SOAR Student Profiles
- SOAR Position: Member; President (2020-21); Alumni
- Major: Biology & Spanish
- Faculty Mentor(s): Dr. David Nelson
Current Focus: Parkinson’s Disease-associated mutations in PINK1:Parkin Mitophagy Pathway
Project DescriptionMy project works to quantify the effect that Parkin protein mutants, such as C431S, have on a quality control mechanism for mitochondria linked to juvenile Parkinson’s disease. I perform transient transfections of EYFP-tagged Parkin wild type and mutant into Parkin-null HeLa cells and track association and dissociation rates while depolarizing the outer mitochondrial membrane with a reversible protonophore. Additionally, my work deals with PINK1 expression level analysis after varying repetitions of transient depolarization in order to more accurately mimic conditions within the body.
Why does this topic interest you?Initially, when I heard about Parkinson’s disease (PD) research as a freshman, I was drawn to thinking about my father, who suffers from Essential Tremor. During my sophomore year in Honors genetics, I was able to understand more of Dr. Nelson’s project surrounding mitophagy pathways and their link to the loss of dopaminergic neurons. The biggest draw for me was that no matter what genes we have, we always have the power to optimize and change our genetic expression through lifestyle. Transient oxidative stress wreaks damage when we are exposed to pesticides and herbicides. eat inflammatory foods or indulge with inappropriate proportions, but when we love our bodies and take care of ourselves, chronic conditions dissipate.
What are your professional aspirations?With a background in international missions and community health, my goal is to further my impact by pursuing a joint medical doctorate and masters in Public Health program. I seek to serve underserved communities both in the United States and in Central America, giving back to the communities which supported and provided the way for my training.
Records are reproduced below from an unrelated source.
[src/rtl/frame_packer_if.sv]
// Handshake bundle linking the element stream, frame_packer and the slice stage.
// in_last/err exist only when FRAME_PACKER_LAST_CHECK_EN is defined.
interface frame_packer_if #(
    parameter int unsigned W = 4,
    parameter int unsigned H = 4,
    parameter int unsigned K = 3
);
    localparam int unsigned DATA_WIDTH = 16;
    localparam int unsigned N          = W * H * K;

    logic [DATA_WIDTH-1:0]   in_data;
    logic                    in_valid;
    logic                    in_ready;
    logic [0:N*DATA_WIDTH-1] out_frame;
    logic                    out_valid;
    logic                    out_ready;

`ifdef FRAME_PACKER_LAST_CHECK_EN
    logic in_last;
    logic err;

    modport master (
        output in_data, in_valid, in_last, out_ready,
        input  in_ready, out_frame, out_valid, err
    );

    modport slave (
        input  in_data, in_valid, in_last, out_ready,
        output in_ready, out_frame, out_valid, err
    );
`else
    modport master (
        output in_data, in_valid, out_ready,
        input  in_ready, out_frame, out_valid
    );

    modport slave (
        input  in_data, in_valid, out_ready,
        output in_ready, out_frame, out_valid
    );
`endif
endinterface

[src/rtl/frame_packer.sv]
// Single-buffered W x H x K tensor assembler feeding the space-to-depth slice stage.
// Optional framing check on in_last enabled by FRAME_PACKER_LAST_CHECK_EN.
module frame_packer #(
    parameter int unsigned W = 4,
    parameter int unsigned H = 4,
    parameter int unsigned K = 3
) (
    input  logic          clk,
    input  logic          rst_n,
    frame_packer_if.slave bus
);
    localparam int unsigned DATA_WIDTH = 16;
    localparam int unsigned N          = W * H * K;
    localparam int unsigned IDX_W      = (N > 1) ? $clog2(N) : 1;
    localparam logic [IDX_W-1:0] LAST_IDX = IDX_W'(N - 1);

    typedef enum logic {
        FILL = 1'b0,
        HOLD = 1'b1
    } state_t;

    state_t                state_q;
    state_t                state_d;
    logic [IDX_W-1:0]      idx_q;
    logic [IDX_W-1:0]      idx_d;
    logic                  armed_q;
    logic                  in_rdy;
    logic                  out_vld;
    logic                  accept;
    logic [DATA_WIDTH-1:0] mem_q [N];

`ifdef FRAME_PACKER_LAST_CHECK_EN
    logic err_q;
    logic err_d;
`endif

    assign accept = bus.in_valid && in_rdy;

    // armed_q keeps in_ready low for the cycle right after a reset edge
    always_ff @(posedge clk) begin
        if (!rst_n) begin
            state_q <= FILL;
            idx_q   <= '0;
            armed_q <= 1'b0;
`ifdef FRAME_PACKER_LAST_CHECK_EN
            err_q   <= 1'b0;
`endif
        end else begin
            state_q <= state_d;
            idx_q   <= idx_d;
            armed_q <= 1'b1;
`ifdef FRAME_PACKER_LAST_CHECK_EN
            err_q   <= err_d;
`endif
        end
    end

    always_comb begin
        state_d = state_q;
        idx_d   = idx_q;
`ifdef FRAME_PACKER_LAST_CHECK_EN
        err_d   = err_q;
`endif
        case (state_q)
            FILL: begin
                if (accept) begin
                    if (idx_q == LAST_IDX) begin
                        state_d = HOLD;
                        idx_d   = '0;
`ifdef FRAME_PACKER_LAST_CHECK_EN
                        if (!bus.in_last) err_d = 1'b1;
                    end else if (bus.in_last) begin
                        // early last: keep the beat, drop the partial frame
                        idx_d = '0;
                        err_d = 1'b1;
`endif
                    end else begin
                        idx_d = idx_q + IDX_W'(1);
                    end
                end
            end
            HOLD: begin
                if (bus.out_ready) state_d = FILL;
            end
        endcase
    end

    // handshake outputs decode registered state only
    always_comb begin
        in_rdy  = 1'b0;
        out_vld = 1'b0;
        case (state_q)
            FILL: in_rdy  = armed_q;
            HOLD: out_vld = 1'b1;
        endcase
    end

    // slots are overwritten in place, no clear between frames
    always_ff @(posedge clk) begin
        if (!rst_n) begin
            for (int e = 0; e < int'(N); e++) begin
                mem_q[IDX_W'(e)] <= '0;
            end
        end else if (accept) begin
            mem_q[idx_q] <= bus.in_data;
        end
    end

    for (genvar e = 0; e < int'(N); e++) begin : g_pack
        assign bus.out_frame[e*DATA_WIDTH +: DATA_WIDTH] = mem_q[e];
    end

    assign bus.in_ready  = in_rdy;
    assign bus.out_valid = out_vld;
`ifdef FRAME_PACKER_LAST_CHECK_EN
    assign bus.err       = err_q;
`endif

endmodule

[src/flat_wrapper.sv]
// flat-port wrapper written by rule: the top's interface ports become plain ports
module frame_packer_flat 
#(
    parameter int unsigned W = 4,
    parameter int unsigned H = 4,
    parameter int unsigned K = 3
)
  (clk, rst_n, bus_in_data, bus_in_valid, bus_out_ready, bus_in_ready, bus_out_frame, bus_out_valid);
  frame_packer_if #(.W(W), .H(H), .K(K)) bus_i ();
  input  logic clk;
  input  logic rst_n;
  input wire logic [$bits(bus_i.in_data)-1:0] bus_in_data;
  input wire logic [$bits(bus_i.in_valid)-1:0] bus_in_valid;
  input wire logic [$bits(bus_i.out_ready)-1:0] bus_out_ready;
  output wire logic [$bits(bus_i.in_ready)-1:0] bus_in_ready;
  output wire logic [$bits(bus_i.out_frame)-1:0] bus_out_frame;
  output wire logic [$bits(bus_i.out_valid)-1:0] bus_out_valid;
  assign bus_i.in_data = bus_in_data;
  assign bus_i.in_valid = bus_in_valid;
  assign bus_i.out_ready = bus_out_ready;
  assign bus_in_ready = bus_i.in_ready;
  assign bus_out_frame = bus_i.out_frame;
  assign bus_out_valid = bus_i.out_valid;
  frame_packer #(.W(W), .H(H), .K(K)) u_core (.clk(clk), .rst_n(rst_n), .bus(bus_i));
endmodule
[config.mk]
export PLATFORM = sky130hd
export DESIGN_NAME = frame_packer_flat
export DESIGN_NICKNAME = d
export VERILOG_FILES = /design/src/rtl/frame_packer_if.sv /design/src/rtl/frame_packer.sv /design/src/flat_wrapper.sv
export SDC_FILE = /design/constraint.sdc
export NUM_CORES = 1
export LEC_CHECK = 0
export CORE_AREA = 2 2 311 313
export CTS_BUF_LIST = sky130_fd_sc_hd__clkbuf_16
export CTS_CLUSTER_DIAMETER = 120
export DETAILED_ROUTE_END_ITERATION = 12
export DIE_AREA = 0 0 313 315
export PLACE_DENSITY_LB_ADDON = 0.12
export SLEW_MARGIN = 30
export SYNTH_ARGS = -nofsm -noshare
export SYNTH_HDL_FRONTEND = slang
export SYNTH_SLANG_ARGS = --single-unit
[constraint.sdc]
create_clock -name clk -period 4.1 [get_ports clk]
set_input_delay 0.82 -clock clk [delete_from_list [all_inputs] [get_ports clk]]
set_output_delay 0.82 -clock clk [all_outputs]
set_load 0.02 [all_outputs]
==> results of run 1 <==
==> per-layer routing <==
metal | global-route usage | vias to the layer above | routed length [um]
met1 | 0.253 | 9601 | 41600
met3 | 0.0767 | 155 | 10000
li1 | - | 8343 | -
met5 | 0 | - | 70
met4 | 0.0676 | 14 | 3280
met2 | 0.389 | 867 | 57300
==> cell type report <==
class	instances	area [um^2]	share of cell area
flip-flops and latches	776	23200	0.572
repair buffers	865	8430	0.208
multi-input cells	1014	4440	0.109
clock buffers	89	2230	0.0548
well taps	1276	1600	0.0393
clock inverters	69	672	0.0165
inverters	3	11.3	0.000277
diodes	1	2.50	0.0000616
==> power by group <==
group / total [mW] / switching (mW) / internal, mW / leakage, nW
clock network: 7.93 / 3.19 / 4.75 / 1.47
logic: 1.55 / 0.999 / 0.554 / 4.39
registers: 9.11 / 0.122 / 8.99 / 7.90
total: 18.6 / 4.31 / 14.3 / 13.8
==> synth_stat cells, types with 2 or more instances <==
cell / n / area share
inv_1: 2 / 0.00027
a41o_1: 3 / 0.0011
nand2_1: 113 / 0.015
buf_1: 2 / 0.00027
nand4b_1: 3 / 0.00093
dfxtp_1: 8 / 0.0057
nor2_1: 737 / 0.098
a311o_1: 2 / 0.00071
buf_2: 79 / 0.014
nand2b_1: 2 / 0.00044
buf_6: 5 / 0.0020
edfxtp_1: 768 / 0.82
clkbuf_1: 40 / 0.0053
nand3b_1: 2 / 0.00053
nand3_1: 23 / 0.0041
a31oi_1: 2 / 0.00044
o21ai_0: 38 / 0.0067
nand3b_2: 4 / 0.0016
nor3b_4: 3 / 0.0020
and4b_1: 2 / 0.00071
nor2_2: 2 / 0.00044
nor3_1: 2 / 0.00035
and3b_1: 3 / 0.00093
or3_4: 2 / 0.00080
nor2b_1: 5 / 0.0011
nand2_2: 2 / 0.00044
a21oi_1: 4 / 0.00071
nand4_1: 4 / 0.00089
and2_1: 33 / 0.0073
buf_4: 4 / 0.0011
nand3_2: 13 / 0.0046
==> worst paths after layout <==
kind,cells after the start,startpoint,slack [ns],endpoint
hold / removal,2,u_core.state_q,0.61,u_core.state_q
setup reg to reg,4,u_core.idx_q[3],1.11,u_core.mem_q[8][7]
hold reg to reg,2,u_core.state_q,0.61,u_core.state_q
setup / recovery,4,u_core.idx_q[3],1.11,u_core.mem_q[8][7]
==> cell families (layout without fill, tap and decap cells) <==
group | Yosys count | after routing | synth area share
AND/OR/NAND/NOR | 959 | 959 | 0.142
flip-flops | 776 | 776 | 0.823
buffers and inverters | 134 | 1026 | 0.0232
AO/OA/AOI/OAI | 53 | 53 | 0.0108
adder cells (fa/ha/maj) | 1 | 1 | 0.000443
XOR/XNOR | 1 | 1 | 0.000311
other | 0 | 1 | 0
==> state kept, by name, indices dropped and copies added, names as in the netlist <==
| register | count |
|---|---|
| u_core.armed_q | 1 |
| u_core.state_q | 1 |
| u_core.mem_q | 768 |
| u_core.idx_q | 6 |
==> worst register-to-register path, delay by kind of cell, from the launching register on <==
kind            cells  cell delay [ns]
flops               1             0.68
simple gates        2             0.95
buf+inv             1             0.27
compound gates      1             0.70
==> per-stage QoR <==
| step | worst slack (ns) | hold slack, ns |
|---|---|---|
| 5_1_grt | 0.816 | 0.655 |
| 6_report | 1.11 | 0.609 |
| 4_1_cts | 0.972 | 0.611 |
| 3_5_place_dp | 0.596 | 0.598 |
| 2_1_floorplan | 0.849 | 0.583 |
| 3_3_place_gp | 0.630 | 0.601 |
==> out/metrics.yaml, run 1 <==
layout-drive-gt1-share: 0.0941
final_common_cell: "clkdlybuf4s50_1"
holdBufCountCts: 0
final-setup-viol-count: 0
track_usage: 0.221
ys.flop_type: "edfxtp_1"
cts_buffers: 87
clock-sinks: 776
fin_crit_sh: 0.730
worstMarginPinSlew_ns: 0.918
layout_common_cells: "clkdlybuf4s50_1, edfxtp_1, nor2_1, nand2_1, clkbuf_16"
htree_levels: 3
crit_family: "simple AND/OR/NAND/NOR gates"
clkTransAtPathRegs_ns: 0.06
ys.warnings.count: 0
fin_util: 0.424
synthArstFlopShare: 0
start_util: 0.295
coreArea_mm2: 0.0957
vias: 19000
syn_nets: 1945
nNetsFinal: 2768
hold_class: "register to register"
syn_area_per_cell_um2: 14.7
grt_antenna_before_repair: 7
final_cells: 4093
critPathArrivalTime_ns: 3.24
final.setup.tns_ns: 0
grt_pass1_wl_mm: 153
rsz0062_at_grt: "false"
clockBufferDepth: 3
fin_worst_skew_ns: 0.0224
num_io_pins: 790
finalHoldViolations: 0
cap_violations: 0
synth_seq_cells: 776
placed_area_mm2: 0.0377
grt_pass1_vias: 19200
die_area_mm2: 0.0986
die_h_um: 315
netlist_instances: 1924
hpwl_mm: 81.9
vdd_ir_drop_max_mv: 0.333
post_cts_buffers: 0
cp-start-kind: "register"
gp_congestion: 0.837
grt_overflow: 0
critPathKind: "register to register"
crit_buf_inv: 1
first_pass_iters: 5
synth_edf_count: 768
wl_per_cell_um: 27.4
stdcell_area_mm2: 0.0406
ys_types: 43
drtIter0Drc: 1551
power_mw: 18.6
seq_area_frac_synth: 0.823
nFillCells: 8788
layout_min_cycle_time_ns: 2.99
drt_wl_total_mm: 112
grt_max_degree: 39
crit_path_cell_trace: "nor3b_4, buf_4, nand2_2, o21ai_2"
power.leakage_nw: 13.8
worstPathMaxFanout: 17
ant_nets: 0
cts_tree: "built"
max_stage_delay_ns: 0.74
avgViaCountPerCell: 4.64
syn2layout_area_growth_pct: 44.0
crit_path_end_kind: "register"
max-slew-margin-rel: 0.387
dp_cells: 3934
status: "completed"
place.port_buffers: 789
insertion_delay_ns: 0.65
cts_root_buffer: "clkbuf_16"
rows: 114
netlist_area_mm2: 0.0282
report.final.slew_viol_count: 0
cts_resized: 0
die_x_um: 313
slowest_stage: "nor3b_4"
drc: 0
cp.required_ns: 4.35
powerDensity_mw_per_mm2: 458
max_clock_freq_ghz: 0.334
No activity file was read; power rests on OpenSTA's default activity.
==> run 2: changes to the inputs <==
- clock period: 4.1 -> 2.8 ns (I/O delays scaled with it)
==> run 2 against run 1 <==
Total power rose by 43%; via count up 1.8%; non-clock buffer count up 85; clock power is 37% higher; routed wire length is 2.8% higher; combinational power rose by 54%; final area rose by 2.0%; clock skew decreased by 0.0061 ns; largest power group unchanged.
==> out/metrics.yaml, run 2 (synthesis results as in run 1) <==
crit_family: "buffers and inverters"
worstPathMaxFanout: 10
final.setup.tns_ns: 0
die_x_um: 313
clkTransAtPathRegs_ns: 0.06
grt_pass1_wl_mm: 157
die_h_um: 315
cts_buffers: 85
stdcell_area_mm2: 0.0414
largestRegisters: "u_core.mem_q (768), u_core.idx_q (6)"
path_depth: 1
layout-drive-gt1-share: 0.112
clockBufferDepth: 3
power_mw: 26.7
largest_reg_flops: 768
crit_path_cell_trace: "clkdlybuf4s50_1"
wl_per_cell_um: 27.7
nNetsFinal: 2851
regMostFlops: "u_core.mem_q"
hold_class: "primary input to register"
post_cts_buffers: 0
critPathKind: "register to output port"
cap_violations: 0
coreArea_mm2: 0.0957
drt_wl_total_mm: 115
track_usage: 0.229
place.port_buffers: 789
fin_worst_skew_ns: 0.0163
clock-sinks: 776
finalHoldViolations: 0
syn2layout_area_growth_pct: 46.9
r2r_cells: 4
final_cells: 4172
drc: 0
hpwl_mm: 84.9
cts_tree: "built"
max-slew-margin-rel: 0.501
avgViaCountPerCell: 4.63
max_clock_freq_ghz: 0.405
power.leakage_nw: 14.2
fin_util: 0.433
drtIter0Drc: 1668
vdd_ir_drop_max_mv: 0.375
first_pass_iters: 5
die_area_mm2: 0.0986
htree_levels: 3
cp-start-kind: "register"
fin_crit_sh: 0.883
cts_root_buffer: "clkbuf_16"
holdPathStages: 1
cp.required_ns: 2.24
gp_congestion: 0.832
final-setup-viol-count: 0
layout_min_cycle_time_ns: 2.47
report.final.slew_viol_count: 0
rsz0062_at_grt: "false"
holdBufCountCts: 0
crit_path_end_kind: "output port"
worst_slack_ns: 0.329
grt_overflow: 0
critPathArrivalTime_ns: 1.91
dp_cells: 4019
ant_nets: 0
start_util: 0.295
rows: 114
insertion_delay_ns: 0.66
layout_common_cells: "clkdlybuf4s50_1, edfxtp_1, nor2_1, buf_4, nand2_1"
cts_resized: 0
slowest_stage: "clkdlybuf4s50_1"
grt_pass1_vias: 19600
grt_max_degree: 61
num_io_pins: 790
status: "completed"
placed_area_mm2: 0.0387
crit_buf_inv: 1
hold_slack_ns: 0.141
vias: 19300
final_common_cell: "clkdlybuf4s50_1"
place_ws_ns: 0.00704
max_stage_delay_ns: 0.78
worstMarginPinSlew_ns: 0.747
powerDensity_mw_per_mm2: 643
grt_antenna_before_repair: 4
[run 2: changes by cell type in the layout (fill, tap and decap cells not counted), sizes merged]
cell / before / now
bufinv: 13 / 6
inv: 21 / 23
clkbuf: 89 / 87
clkinv: 35 / 34
buf: 87 / 163
clkinvlp: 3 / 5
clkdlybuf4s50: 778 / 787
[run 2: report_power, final]
| part | leakage (nW) | total, mW | internal [mW] | switching (mW) |
|---|---|---|---|---|
| combinational | 4.90 | 2.38 | 0.905 | 1.48 |
| sequential | 7.92 | 13.3 | 13.2 | 0.191 |
| clock | 1.38 | 10.9 | 6.21 | 4.72 |
[run 2: metal layers]
metal  wire (um)  up-vias  track usage
met3       10100      146       0.0721
met1       44100     9814        0.275
met4        3580        0       0.0742
li1            -     8506            -
met2       57600      857        0.390
met5           0        -            0
[run 2: worst reg2reg max path, delay by kind of cell (launching register included)]
family	cells	cell delay, ns
buffers and inverters	1	0.30
flip-flops	1	0.65
AND/OR/NAND/NOR	3	1.20
[run 2: worst paths after layout]
check	startpoint	to	slack, ns
max	u_core.state_q	bus_out_valid	0.33
min	rst_n	u_core.armed_q	0.14
max reg2reg	u_core.idx_q[2]	u_core.mem_q[28][2]	0.51
min reg2reg	u_core.state_q	u_core.state_q	0.61
[run 2: final cells by class]
cell class                      count  area (um^2)
Timing Repair Buffer              950         9510
Clock inverter                     65          515
Inverter                            3         11.3
Tap cell                         1276         1600
Multi-Input combinational cell   1014         4390
Clock buffer                       87         2180
Fill cell                        8750        54300
Antenna cell                        1         2.50
Sequential cell                   776        23200
==> patch, RTL diff (config.mk and constraints of run 1) <==
`H` is set to 4 in 3 places; all go to 2.
--- a/src/rtl/frame_packer_if.sv
+++ b/src/rtl/frame_packer_if.sv
@@ -4,3 +4,3 @@
     parameter int unsigned W = 4,
-    parameter int unsigned H = 4,
+    parameter int unsigned H = 2,
     parameter int unsigned K = 3
--- a/src/rtl/frame_packer.sv
+++ b/src/rtl/frame_packer.sv
@@ -4,3 +4,3 @@
     parameter int unsigned W = 4,
-    parameter int unsigned H = 4,
+    parameter int unsigned H = 2,
     parameter int unsigned K = 3
--- a/src/flat_wrapper.sv
+++ b/src/flat_wrapper.sv
@@ -4,3 +4,3 @@
     parameter int unsigned W = 4,
-    parameter int unsigned H = 4,
+    parameter int unsigned H = 2,
     parameter int unsigned K = 3
Ports: changed (resized bus_out_frame); port bits go from 790 to 406. The function was not compared with the original's and may differ.
==> patch against run 1 <==
- power is 48% lower
- sequential cell count is 385 lower
- area after synthesis is 48% lower
- sequential power is 50% lower
- worst setup slack better by 0.24 ns
- sequential share of layout area is 3.9 points lower
- routed wire length is 44% lower
- design area is 46% lower
- worst hold slack worse by 0.078 ns
- maximum frequency is 8.7% higher
- synthesized cell count is 48% lower
==> patch: results (changes against run 1) <==
timing:
  fin_setup_tns_ns: 0  # unchanged
  fin_skew_ns: 0.0292  # +0.00676 ns
  max-slew-margin-rel_pct: 32.8  # -5.9 points
  finalCriticalPeriod_ns: 2.75  # -0.240 ns
outcome:
  outcome: "complete, no violations"
synthesis:
  synth_nets: 1028  # -47%
  synth_top_cells_by_area: "edfxtp_1 (79%), nor2_1 (9.3%), nand2_1 (2.3%)"
  synth-edff-count: 384  # -50%
  ys_warn_count: 0  # unchanged
  async_reset_ff_share_pct: 0  # unchanged
  ys_types: 37  # -14%
  syn_area_per_cell_um2: 14.6  # -0.64%
  synth.yosys.seq_area_share_pct: 79.8  # -2.5 points
  synthTopCellsByCount: "edfxtp_1 (384), nor2_1 (362), nand2_1 (90)"
pwr:
  ir_drop_mv: 0.271  # -19%
  leakage_nw: 7.33  # -47%
clock_network:
  clock-root-buffer: "clkbuf_16"
  clockBufferDepth: 3  # unchanged
  cts_max_level: 2  # -1
  cts_buffers: 48  # -45%
  clkLatencyLatePin_ns: 0.59  # -0.06 ns
  postCtsSetupBuffers: 0  # unchanged
  clk_pin_slew_ns: 0.06  # about the same
  cts-resized-gates: 0  # unchanged
global_routing:
  track_usage_pct: 12.4  # -9.7 points
  grt_pass1_vias: 9944  # -48%
  antenna_found_initial: 7  # unchanged
  gr-usage-met3_pct: 4.10  # -3.6 points
  grtUsageMet1_pct: 15.4  # -9.9 points
  grt_pass1_wl_mm: 84.8  # -45%
  grt_max_degree: 46  # +18%
  met2_usage_pct: 20.6  # -18 points
routing:
  drtIter0Drc: 679  # -56%
  wirelength_mm: 63.0  # -44%
  post_drt_via_cell_ratio: 3.50  # -25%
  first_pass_iters: 4  # -1
finish:
  n_fill_cell: 10100  # +15%
  top_regs: "u_core.mem_q (384), u_core.idx_q (5)"
  drive_gt1_share_pct: 12.5  # +3.1 points
  nNetsFinal: 1478  # -47%
  final_cells: 2774  # -32%
worst_hold_path:
  hp-class: "flop to flop"
placed_design:
  place_congestion: 0.729  # -13%
  io_buffers: 405  # -49%
  place_area_um2: 20300  # -46%
  place_inst: 2680  # -32%
  dp_hpwl_mm: 43.9  # -46%
worst_setup_path:
  cp_top_family: "buffers and inverters"
  critPathMaxStageDelay_ns: 0.53  # -0.21 ns
  arrival_ns: 3.02  # -0.22 ns
  slowest_stage: "clkdlybuf4s50_1"
  cp_max_fo: 28  # +11
==> patch: changes by cell type after synthesis, moves of 16 or more <==
| cell | change |
|---|---|
| clkbuf_1 | -29 |
| nand3_1 | -21 |
| buf_2 | -63 |
| nor2_1 | -375 |
| and2_1 | -16 |
| edfxtp_1 | -384 |
| nand2_1 | -23 |
==> patch: worst min-delay path, stage by stage, from the launching register on <==
cell and delay, ns:
dfxtp_1 0.35, nand2_1 0.06, a21boi_0 0.07
==> patch: where the power goes <==
group	internal, mW	leakage, nW	total, mW	switching, mW
logic	0.278	2.50	0.760	0.482
registers	4.52	4.02	4.57	0.0590
clock network	2.62	0.799	4.41	1.79
total	7.41	7.33	9.75	2.33
==> patch: metrics by stage <==
stage | util, % | setup WS, ns
2_1_floorplan | - | 1.15
3_3_place_gp | 21.2 | 0.705
3_5_place_dp | 21.2 | 0.699
4_1_cts | 22.9 | 1.34
5_1_grt | 22.9 | 1.24
6_report | 22.9 | 1.35
==> patch: final timing paths <==
| kind | end | slack [ns] | cells after the start | startpoint |
|---|---|---|---|---|
| worst min register to register | u_core.idx_q[1]$_SDFFE_PN0P_ | 0.53 | 2 | u_core.idx_q[1]$_SDFFE_PN0P_ |
| worst max-delay path | u_core.mem_q[22][6]$_SDFFCE_PN0P_ | 1.35 | 6 | bus_in_valid |
| worst min-delay path | u_core.idx_q[1]$_SDFFE_PN0P_ | 0.53 | 2 | u_core.idx_q[1]$_SDFFE_PN0P_ |
| worst max register to register | u_core.mem_q[9][13]$_SDFFCE_PN0P_ | 1.62 | 4 | u_core.idx_q[3]$_SDFFE_PN0P_ |
==> patch: cell type report <==
type | count | share of cell area [%]
flip-flops and latches | 391 | 53.3
repair buffers | 458 | 20.2
multi-input cells | 553 | 11.8
well taps | 1276 | 7.29
clock buffers | 49 | 5.60
clock inverters | 41 | 1.77
diodes | 4 | 0.0457
inverters | 2 | 0.0343
==> patch: kinds of logic after synthesis <==
group / after synthesis / share of synthesized area [%]
and+or+nand+nor: 518 / 15.4
adders and majority gates: 4 / 0.342
buffers and inverters: 60 / 3.17
muxes: 1 / 0.0684
xor gates and xnor gates: 1 / 0.0599
DFF: 391 / 79.8
AOI/OAI and AO/OA: 29 / 1.11
==> patch: layer usage <==
layer | part of all wire (%) | vias to the layer above | wire, um
li1 | - | 4384 | -
met1 | 42 | 4913 | 26500
met2 | 49 | 320 | 30600
met3 | 7.3 | 72 | 4610
met4 | 2.0 | 8 | 1270
met5 | 0.079 | - | 50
Do you have any advice for future researchers?Don’t be afraid to ask questions. If you’re not asking questions, you’re not learning. Take incredibly detailed notes when you are first training, and as you progress, figure out what factors remain constant in a certain experiment or procedure, and what factors remain variables. Consolidate your notes as you become more comfortable with the structure, but always have your detailed set for review if needed. Also, I highly recommend that you buy a hard cover lab notebook. It will save you time when searching through your backpack, stabilize well when on your lap during experiments (especially helpful with culture labs), and it will hold up for your entire undergraduate career. Keep protocols and procedures in the front, and make it fun.